駅前糸脈

町医者をしながら世の中最前線の動きを感知、駅前から所見を発信。

臨月と見紛う爺さん

2017年09月13日 | 医療

 

 医者をしているとどうしてとあきれるというかがっかりすることが時々ある。何故もっと早く医者に来ないのかと口から出かかる、出てしまうこともある。そうした患者さんには自ら編み出した理屈があるようだ。たいしたことではないあるいはそのうち良くなると思ったというのと医者に行くのが恐かったというのがしばしば聞かされる理屈だ。
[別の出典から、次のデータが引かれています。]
===== src/verilog/lcd_pkg.sv =====
// display side of the bridge
// pixel, display byte and st7789 command codes
package lcd_pkg;

  // pixel coordinate
  typedef logic [15:0] coord_t;

  // rgb565 color
  typedef logic [15:0] color_t;

  // one plot request, 48 bits
  typedef struct packed {
    coord_t x;
    coord_t y;
    color_t color;
  } pixel_t;

  // one byte on the display link
  // dc low for command, high for data
  typedef struct packed {
    logic       dc;
    logic [7:0] data;
  } lcd_byte_t;

  // column address set
  localparam logic [7:0] lcd_caset = 8'h2A;
  // row address set
  localparam logic [7:0] lcd_raset = 8'h2B;
  // memory write
  localparam logic [7:0] lcd_ramwr = 8'h2C;

  // caset + 4, raset + 4, ramwr + 2
  localparam int plot_len = 13;

endpackage


===== src/verilog/host_pkg.sv =====
// host side of the bridge
// register access types and register map
package host_pkg;

  // register address and data byte
  typedef logic [7:0] reg_addr_t;
  typedef logic [7:0] reg_byte_t;

  // one register access, slave to register file
  typedef struct packed {
    logic      wr;
    logic      rd;
    reg_addr_t addr;
    reg_byte_t wdata;
  } reg_bus_t;

  // pixel registers, high byte first
  localparam reg_addr_t reg_x_hi     = 8'd0;
  localparam reg_addr_t reg_x_lo     = 8'd1;
  localparam reg_addr_t reg_y_hi     = 8'd2;
  localparam reg_addr_t reg_y_lo     = 8'd3;
  localparam reg_addr_t reg_color_hi = 8'd4;
  localparam reg_addr_t reg_color_lo = 8'd5;
  // any write here requests a plot
  localparam reg_addr_t reg_plot     = 8'd6;

  // command byte mask, bit 0 set means read
  localparam reg_byte_t cmd_read = 8'h01;

endpackage

===== src/verilog/lcd_bridge_top.sv =====
`timescale 1ns/1ps

// host spi to st7789 pixel bridge
// host writes x, y, color into registers 0 to 5, then writes register 6
module lcd_bridge_top
  import host_pkg::*, lcd_pkg::*;
#(
  parameter int addr_bytes  = 1,
  parameter int lcd_clk_div = 4
)
(
  input  logic clk,
  input  logic reset,
  input  logic spi_csn,
  input  logic spi_clk,
  input  logic spi_mosi,
  output logic spi_miso,
  output logic lcd_clk,
  output logic lcd_mosi,
  output logic lcd_dc,
  output logic lcd_csn,
  output logic lcd_busy
);

  // slave to register file
  reg_bus_t  bus;
  reg_byte_t rdata;
  // register file to plotter
  logic      plot_req;
  pixel_t    pixel;

  spirw_slave
  #(
    .addr_bytes(addr_bytes)
  )
  spirw_slave_inst
  (
    .clk      (clk),
    .reset    (reset),
    .spi_csn  (spi_csn),
    .spi_clk  (spi_clk),
    .spi_mosi (spi_mosi),
    .rdata    (rdata),
    .spi_miso (spi_miso),
    .bus      (bus)
  );

  reg_file reg_file_inst
  (
    .clk      (clk),
    .reset    (reset),
    .bus      (bus),
    .busy     (lcd_busy),
    .rdata    (rdata),
    .plot_req (plot_req),
    .pixel    (pixel)
  );

  lcd_pixel
  #(
    .lcd_clk_div(lcd_clk_div)
  )
  lcd_pixel_inst
  (
    .clk      (clk),
    .reset    (reset),
    .plot_req (plot_req),
    .pixel    (pixel),
    .busy     (lcd_busy),
    .lcd_clk  (lcd_clk),
    .lcd_mosi (lcd_mosi),
    .lcd_dc   (lcd_dc),
    .lcd_csn  (lcd_csn)
  );

endmodule


===== src/verilog/lcd_pixel.sv =====
`timescale 1ns/1ps

// st7789 single pixel plotter
// sends caset, raset and ramwr for one pixel, 13 bytes under one csn
// lcd_clk idles high, mosi changes on falling edge
module lcd_pixel
  import lcd_pkg::*;
#(
  // clk cycles per half period of lcd_clk
  parameter int lcd_clk_div = 4
)
(
  input  logic   clk,
  input  logic   reset,
  input  logic   plot_req,
  input  pixel_t pixel,
  output logic   busy,
  output logic   lcd_clk,
  output logic   lcd_mosi,
  output logic   lcd_dc,
  output logic   lcd_csn
);

  localparam int div_w = (lcd_clk_div > 1) ? $clog2(lcd_clk_div) : 1;

  typedef enum logic [1:0] {
    st_idle,
    st_load,
    st_shift,
    st_end
  } state_t;

  state_t           state;
  // pixel as accepted, later register writes do not reach it
  pixel_t           pix;
  lcd_byte_t        seq [plot_len];
  logic [3:0]       byte_idx;
  logic [2:0]       bit_cnt;
  logic [7:0]       shifter;
  logic [div_w-1:0] div_cnt;
  logic             div_done;

  assign div_done = (div_cnt == div_w'(lcd_clk_div - 1));

  // byte sequence of one plot
  // start and end of each window are the same pixel
  always_comb
  begin
    seq[0]  = '{dc: 1'b0, data: lcd_caset};
    seq[1]  = '{dc: 1'b1, data: pix.x[15:8]};
    seq[2]  = '{dc: 1'b1, data: pix.x[7:0]};
    seq[3]  = '{dc: 1'b1, data: pix.x[15:8]};
    seq[4]  = '{dc: 1'b1, data: pix.x[7:0]};
    seq[5]  = '{dc: 1'b0, data: lcd_raset};
    seq[6]  = '{dc: 1'b1, data: pix.y[15:8]};
    seq[7]  = '{dc: 1'b1, data: pix.y[7:0]};
    seq[8]  = '{dc: 1'b1, data: pix.y[15:8]};
    seq[9]  = '{dc: 1'b1, data: pix.y[7:0]};
    seq[10] = '{dc: 1'b0, data: lcd_ramwr};
    // one rgb565 pixel, high byte first
    seq[11] = '{dc: 1'b1, data: pix.color[15:8]};
    seq[12] = '{dc: 1'b1, data: pix.color[7:0]};
  end

  always_ff @(posedge clk)
  begin
    if (reset)
    begin
      state    <= st_idle;
      busy     <= 1'b0;
      lcd_csn  <= 1'b1;
      lcd_clk  <= 1'b1;
      lcd_mosi <= 1'b0;
      lcd_dc   <= 1'b0;
      div_cnt  <= '0;
      bit_cnt  <= '0;
      byte_idx <= '0;
    end
    else
    begin
      case (state)
        st_idle:
        begin
          lcd_clk <= 1'b1;
          if (plot_req)
          begin
            pix      <= pixel;
            busy     <= 1'b1;
            byte_idx <= '0;
            state    <= st_load;
          end
        end
        st_load:
        begin
          // dc set before the first falling edge of the byte
          shifter <= seq[byte_idx].data;
          lcd_dc  <= seq[byte_idx].dc;
          lcd_csn <= 1'b0;
          bit_cnt <= '0;
          div_cnt <= '0;
          state   <= st_shift;
        end
        st_shift:
        begin
          div_cnt <= div_done ? '0 : div_cnt + 1'b1;
          if (div_done)
          begin
            lcd_clk <= ~lcd_clk;
            if (lcd_clk)
            begin
              // falling edge, next bit out msb first
              lcd_mosi <= shifter[7];
              shifter  <= {shifter[6:0], 1'b0};
            end
            else
            begin
              // rising edge, display samples here
              bit_cnt <= bit_cnt + 3'd1;
              if (bit_cnt == 3'd7)
              begin
                if (byte_idx == 4'(plot_len - 1))
                begin
                  state <= st_end;
                end
                else
                begin
                  byte_idx <= byte_idx + 4'd1;
                  state    <= st_load;
                end
              end
            end
          end
        end
        st_end:
        begin
          // hold csn low for one half period after the last rising edge
          div_cnt <= div_done ? '0 : div_cnt + 1'b1;
          if (div_done)
          begin
            lcd_csn <= 1'b1;
            busy    <= 1'b0;
            state   <= st_idle;
          end
        end
        default:
        begin
          state <= st_idle;
        end
      endcase
    end
  end

endmodule


===== src/verilog/reg_file.sv =====
`timescale 1ns/1ps

// 256-byte register file behind the host slave
// registers 0 to 5 are mirrored into pixel
// a write to register 6 queues one plot
module reg_file
  import host_pkg::*, lcd_pkg::*;
(
  input  logic      clk,
  input  logic      reset,
  input  reg_bus_t  bus,
  input  logic      busy,
  output reg_byte_t rdata,
  output logic      plot_req,
  output pixel_t    pixel
);

  reg_byte_t mem [0:256-1];
  // plot requested but not yet taken by the plotter
  logic      pending;

  // registers read back as zero after reset
  always_ff @(posedge clk)
  begin
    if (reset)
    begin
      for (int i = 0; i < 256; i++)
      begin
        mem[i] <= '0;
      end
    end
    else if (bus.wr)
    begin
      mem[bus.addr] <= bus.wdata;
    end
  end

  // registered read, one cycle after rd
  always_ff @(posedge clk)
  begin
    if (bus.rd)
    begin
      rdata <= mem[bus.addr];
    end
  end

  // shadow of registers 0 to 5
  always_ff @(posedge clk)
  begin
    if (reset)
    begin
      pixel <= '0;
    end
    else if (bus.wr)
    begin
      case (bus.addr)
        reg_x_hi:     pixel.x[15:8]     <= bus.wdata;
        reg_x_lo:     pixel.x[7:0]      <= bus.wdata;
        reg_y_hi:     pixel.y[15:8]     <= bus.wdata;
        reg_y_lo:     pixel.y[7:0]      <= bus.wdata;
        reg_color_hi: pixel.color[15:8] <= bus.wdata;
        reg_color_lo: pixel.color[7:0]  <= bus.wdata;
        default:
        begin
        end
      endcase
    end
  end

  // plotter latches pixel in the same cycle
  assign plot_req = pending & ~busy;

  // repeated plot writes while pending merge into one
  always_ff @(posedge clk)
  begin
    if (reset)
    begin
      pending <= 1'b0;
    end
    else if (bus.wr && bus.addr == reg_plot)
    begin
      pending <= 1'b1;
    end
    else if (plot_req)
    begin
      pending <= 1'b0;
    end
  end

endmodule


===== src/verilog/spirw_slave.sv =====
`timescale 1ns/1ps

// host spi slave, mode 0
// frame is command byte, address bytes, then data bytes
// pins are oversampled in clk, so spi_clk must stay below clk/8
module spirw_slave
  import host_pkg::*;
#(
  // address bytes after the command, msb first
  parameter int addr_bytes = 1
)
(
  input  logic      clk,
  input  logic      reset,
  input  logic      spi_csn,
  input  logic      spi_clk,
  input  logic      spi_mosi,
  input  reg_byte_t rdata,
  output logic      spi_miso,
  output reg_bus_t  bus
);

  typedef enum logic [1:0] {
    st_idle,
    st_cmd,
    st_addr,
    st_data
  } state_t;

  state_t     state;
  // two-flop synchronisers, bit 1 is the usable sample
  logic [1:0] csn_sync;
  logic [1:0] sclk_sync;
  logic [1:0] mosi_sync;
  // spi_clk one cycle back, for edge detect
  logic       sclk_d;
  logic       sclk_rise;
  logic       sclk_fall;
  logic [2:0] bit_cnt;
  reg_byte_t  shift_in;
  reg_byte_t  rx_byte;
  reg_byte_t  shift_out;
  // next address to write or fetch
  reg_addr_t  addr;
  logic [7:0] addr_cnt;
  logic       is_read;
  // read data arrives the cycle after rd
  logic       rd_d;

  assign sclk_rise = sclk_sync[1] & ~sclk_d;
  assign sclk_fall = ~sclk_sync[1] & sclk_d;
  // byte as it stands including the current bit
  assign rx_byte   = {shift_in[6:0], mosi_sync[1]};

  always_ff @(posedge clk)
  begin
    if (reset)
    begin
      csn_sync  <= 2'b11;
      sclk_sync <= 2'b00;
      mosi_sync <= 2'b00;
      sclk_d    <= 1'b0;
    end
    else
    begin
      csn_sync  <= {csn_sync[0], spi_csn};
      sclk_sync <= {sclk_sync[0], spi_clk};
      mosi_sync <= {mosi_sync[0], spi_mosi};
      sclk_d    <= sclk_sync[1];
    end
  end

  always_ff @(posedge clk)
  begin
    if (reset)
    begin
      state    <= st_idle;
      bit_cnt  <= '0;
      bus.wr   <= 1'b0;
      bus.rd   <= 1'b0;
      rd_d     <= 1'b0;
      spi_miso <= 1'b0;
    end
    else
    begin
      // strobes last one cycle
      bus.wr <= 1'b0;
      bus.rd <= 1'b0;
      rd_d   <= bus.rd;
      if (csn_sync[1])
      begin
        // deselect aborts whatever frame was running
        state    <= st_idle;
        bit_cnt  <= '0;
        spi_miso <= 1'b0;
      end
      else if (state == st_idle)
      begin
        state   <= st_cmd;
        bit_cnt <= '0;
      end
      else
      begin
        // mosi in on rising spi_clk
        if (sclk_rise)
        begin
          shift_in <= rx_byte;
          bit_cnt  <= bit_cnt + 3'd1;
          if (bit_cnt == 3'd7)
          begin
            case (state)
              st_cmd:
              begin
                is_read  <= |(rx_byte & cmd_read);
                addr_cnt <= '0;
                state    <= st_addr;
              end
              st_addr:
              begin
                // only the last, least significant byte is kept
                addr     <= rx_byte;
                addr_cnt <= addr_cnt + 8'd1;
                if (addr_cnt == 8'(addr_bytes - 1))
                begin
                  state <= st_data;
                  if (is_read)
                  begin
                    // fetch first byte ahead of the data phase
                    bus.rd   <= 1'b1;
                    bus.addr <= rx_byte;
                    addr     <= rx_byte + 8'd1;
                  end
                end
              end
              st_data:
              begin
                // auto-increment, wraps at 255
                bus.addr <= addr;
                addr     <= addr + 8'd1;
                if (is_read)
                begin
                  bus.rd <= 1'b1;
                end
                else
                begin
                  bus.wr    <= 1'b1;
                  bus.wdata <= rx_byte;
                end
              end
              default:
              begin
              end
            endcase
          end
        end
        // load fetched byte, then miso out on falling spi_clk
        if (rd_d)
        begin
          shift_out <= rdata;
        end
        else if (sclk_fall && state == st_data && is_read)
        begin
          spi_miso  <= shift_out[7];
          shift_out <= {shift_out[6:0], 1'b0};
        end
      end
    end
  end

endmodule


===== config.mk =====
export PLATFORM = sky130hd
export DESIGN_NAME = lcd_bridge_top
export DESIGN_NICKNAME = d
export VERILOG_FILES = /design/src/verilog/lcd_pkg.sv /design/src/verilog/host_pkg.sv /design/src/verilog/lcd_bridge_top.sv /design/src/verilog/lcd_pixel.sv /design/src/verilog/reg_file.sv /design/src/verilog/spirw_slave.sv
export SDC_FILE = /design/constraint.sdc
export NUM_CORES = 2
export LEC_CHECK = 0
export BUFFER_PORTS_ARGS = -buffer_cell sky130_fd_sc_hd__clkbuf_2
export CAP_MARGIN = 20
export CORE_MARGIN = 10
export CORE_UTILIZATION = 43
export DETAILED_ROUTE_END_ITERATION = 10
export GPL_TIMING_DRIVEN = 1
export MAX_ROUTING_LAYER = met4
export PLACE_DENSITY_LB_ADDON = 0.2
export SYNTH_ARGS = -nofsm -noshare
export SYNTH_HDL_FRONTEND = slang
export SYNTH_HIERARCHICAL = 1
export SYNTH_SLANG_ARGS = --single-unit
export TNS_END_PERCENT = 1

===== constraint.sdc =====
create_clock -name clk -period 9.7 [get_ports clk]
set_input_delay 0.97 -clock clk [delete_from_list [all_inputs] [get_ports clk]]
set_output_delay 0.97 -clock clk [all_outputs]
set_load 0.05 [all_outputs]

==> flow_summary.json <==
{
  "initial_core_util_pct": 43.1,
  "clockBufferDepth": 3,
  "cp-start-kind": "flop",
  "std_cell_rows": 179,
  "clkTransAtPathRegs_ns": 0.06,
  "cts_buffers": 234,
  "cp-end-kind": "flop",
  "drtPass1Iterations": 5,
  "ctsHoldBuffers": 0,
  "nFillCells": 20167,
  "nets": 6462,
  "cp_data_required_time_ns": 10.24,
  "drtIter0Drc": 7206,
  "drive_gt1_share_pct": 18.1,
  "die-area_sq_mm": 0.258,
  "die_w_um": 508,
  "place_area_sq_mm": 0.105,
  "grt_pass1_wl_um": 430000,
  "grt_max_degree": 216,
  "syn_area_per_cell_sq_um": 14.9,
  "synth_commonest_cells": "edfxtp_1 (2160), and3_1 (1582), clkbuf_1 (725), mux4_2 (512), and2_1 (493)",
  "worst-path-buf-inv": 5,
  "hold_viol_final": 0,
  "clock.fmax_mhz": 195,
  "yosys_most_used_dff": "edfxtp_1",
  "yosysWarnings": 6,
  "power_density_mw_per_mm2": 184,
  "crit_family": "buffers and inverters",
  "drc": 0,
  "cp.arrival_ns": 5.66,
  "clk_latency_ns": 0.92,
  "synth_top_family_by_area": "simple AND/OR/NAND/NOR gates",
  "place_hpwl_um": 170000,
  "postCtsSetupBuffers": 0,
  "post_cts.resized_instances": 0,
  "synth_top_area_share_pct": 63.3,
  "worst-setup-path-type": "flop to flop",
  "wl_per_cell_um": 30.0,
  "core_area_sq_mm": 0.237,
  "dr_total_vias": 60617,
  "seq_area_frac_synth_pct": 64.9,
  "gp_congestion": 0.817,
  "synthAdderAreaFrac_pct": 0.208,
  "grt-ovfl-total": 0,
  "grt.total_usage_pct": 22.9,
  "yosys_register_bits": 2241,
  "route.final.wire_length_um": 295000,
  "drv_slew": 0,
  "grt_antenna_before_repair": 10,
  "ios": 11,
  "p_total_w": 0.0207,
  "p_leak_nw": 44.7,
  "timing.final.crit_period_ns": 5.12,
  "cts_sinks": 2241,
  "grt_setup_unrepaired": "no",
  "vias_per_cell": 6.17,
  "max_cap_violations": 0,
  "tightest_slew_ns": 1.32,
  "yosys-top-cells-area": "edfxtp_1 (63%), mux4_2 (11%), and3_1 (9.7%)",
  "synth_top_area_cell": "edfxtp_1",
  "htree_levels": 4,
  "path_cells": "buf_4 > buf_4 > buf_4 > nand2_1 > nor3_4 > buf_4 > buf_4 > a21o_1",
  "die_h_um": 508,
  "ctsRootBufferMaster": "clkbuf_16",
  "slew_headroom_pct": 11.2,
  "setup_viol": 0,
  "cts_tree": "built",
  "cp_slowest_stage_delay_ns": 0.70,
  "fin_setup_tns_ns": 0,
  "syn-cell-area_sq_mm": 0.102,
  "synth_compound_area_share_pct": 5.20,
  "ant_nets": 0,
  "irDropWorstVdd_mv": 0.179,
  "skew_ns": 0.0428,
  "fin_area_sq_mm": 0.113,
  "holdWs_ns": 0.262,
  "synth-edff-count": 2160,
  "grt_pass1_vias": 60064,
  "postLayoutCoreUtil_pct": 47.6,
  "cp_slowest_cell": "buf_4",
  "numPortBuffers": 10,
  "synth_cells": 6868,
  "yosysMostFrequentCell": "edfxtp_1",
  "min_path_type": "primary input to flop",
  "timing.final.crit_share_pct": 52.8,
  "synth_simple_gate_area_share_pct": 14.4,
  "status": "finished clean",
  "syn_to_final_growth_pct": 10.2,
  "cp_max_fo": 45,
  "async_flop_share_pct": 0,
  "muxShareOfSynthArea_pct": 11.7,
  "syn-num-nets": 6890,
  "synth_xor_area_share_pct": 0.171,
  "synth_cell_types": 71,
  "crit_top_cell": "buf_4"
}
layout by cell type (no fill, tap or decap), types with 26 or more instances in the layout:
cell       netlist  routed
or2_2           61      62
and3_1        1582    1579
edfxtp_1      2160    2160
nand2_1         50      49
mux4_2         512     512
mux2i_1         28      28
clkinv_1         0      45
nand3_1         29      26
clkinv_2         0      47
bufinv_16        0      35
o21bai_1        48      48
clkbuf_16        0     236
a22oi_1        257     257
and2_1         493     492
a21o_1         193     193
a21oi_1        149     148
dfxtp_1         81      81
clkbuf_1       725      39
nor2_1          97      77
buf_4           15     151
kinds of logic (layout without fill, tap and decap cells):
kind of cell,after synthesis,in the layout
AOI/OAI and AO/OA,747,747
xor gates and xnor gates,20,20
adders and majority gates,17,17
buffers and inverters,871,645
DFF,2241,2241
muxes,552,552
other,0,8
and+or+nand+nor,2420,2420
per-layer routing:
layer / vias to the layer above / global-route usage, % / wire, um
met3: 402 / 3.52 / 21600
met4: 0 / 6.22 / 7900
met5: - / - / 0
met1: 31872 / 31.8 / 125000
li1: 25870 / - / -
met2: 2473 / 35.4 / 140000
worst register-to-register path, stage by stage (launching register included):
cell,delay (ns)
edfxtp_1,0.36
buf_4,0.47
buf_4,0.70
buf_4,0.77
nand2_1,0.62
nor3_4,0.48
buf_4,0.36
buf_4,0.53
a21o_1,0.48
where the power goes:
group / leakage [nW] / total, W / switching [W] / internal, W
Clock: 3.84 / 0.00929 / 0.00388 / 0.00541
Sequential: 22.4 / 0.0110 / 0.0000999 / 0.0109
Combinational: 18.4 / 0.000453 / 0.000292 / 0.000160
Total: 44.7 / 0.0207 / 0.00427 / 0.0165
path summary, 6_finish.rpt:
| path | slack [ns] | to | cells after the start | from |
|---|---|---|---|---|
| hold reg to reg | 0.41 | spirw_slave_inst/csn_sync[1]$_SDFF_PP1_ | 1 | spirw_slave_inst/csn_sync[0]$_SDFF_PP1_ |
| setup reg to reg | 4.58 | reg_file_inst/mem[199][4]$_SDFFCE_PN0P_ | 8 | spirw_slave_inst/bus[9]$_DFFE_PP_ |
| hold / removal | 0.26 | spirw_slave_inst/csn_sync[0]$_SDFF_PP1_ | 2 | spi_csn |
| setup / recovery | 4.58 | reg_file_inst/mem[199][4]$_SDFFCE_PN0P_ | 8 | spirw_slave_inst/bus[9]$_DFFE_PP_ |
per-stage QoR:
stage	std cells	setup WS [ns]
final	9817	4.58
after floorplan	6868	6.04
after global routing	9813	4.48
after detailed placement	9366	4.70
after CTS	9804	4.68
after global placement	9358	4.19
registers in the layout, indices dropped and copies added (netlist names), 4 cells and up:
| register | count |
|---|---|
| lcd_pixel_inst/shifter | 8 |
| spirw_slave_inst/addr_cnt | 8 |
| spirw_slave_inst/bus | 18 |
| reg_file_inst/pixel | 48 |
| lcd_pixel_inst/byte_idx | 4 |
| reg_file_inst/mem | 2048 |
| spirw_slave_inst/addr | 8 |
| reg_file_inst/rdata | 8 |
| lcd_pixel_inst/pix | 48 |
| spirw_slave_inst/shift_in | 7 |
| spirw_slave_inst/shift_out | 8 |
area by class of cell:
class	instances	area [sq um]	share of cell area (%)
Sequential cell	2241	66500	58.9
Multi-Input combinational cell	3756	32800	29.1
Clock buffer	279	6110	5.41
Tap cell	3167	3960	3.51
Clock inverter	159	1790	1.58
Timing Repair Buffer	186	1660	1.47
Inverter	21	78.8	0.0698
Antenna cell	8	20.0	0.0177
(Power assumes the default switching activity.)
 先日も後期高齢者に仲間入りしたばかりの爺さんが苦しそうにゆっくり歩きながら診察室に入ってきた。顔色が青白く痩せているのに下腹がぽこりと出ている。話を聞く前からははあと分かったのだが、この頃小便が出ない思わぬ時に漏れ出て困るという。聞きただすと二年くらい前から尿の回数が多かったのだがだんだん出にくくなり、二週間ほど前から尿意を催してトイレに行っても出なくなった、何かの拍子に漏れ出て困る。下腹が張って苦しいという。便も出にくいという。寝かせると痩せているので下腹が西瓜を入れているように腫れている。軽く叩くと西瓜のような音がする。尿閉なのだ。

 早速ネラトンで導尿してやる。先生1400ml出ました。看護師が報告してくれ、生き返ったように楽になったと爺さんがお礼に来た。しかし、この症例は一件落着大団円とはゆかないのではと思った。放置しすぎで顔色が悪い。後日泌尿器科に送ったのだが、悪い予想が当たり、腎後性腎不全が非可逆的に進行していた。

 こうした症例とは逆に医者に来過ぎる患者さんもおられる。女性に多いのだがそれについては今日は書かない。

 中には自分の命俺の好きにすると、威張ったりする?人も時に居られるが、痛い苦しいで真っ先に悲鳴を上げられるのはあなたのような気がします。それに命は自分だけのものではないように思いますとも申し上げたい。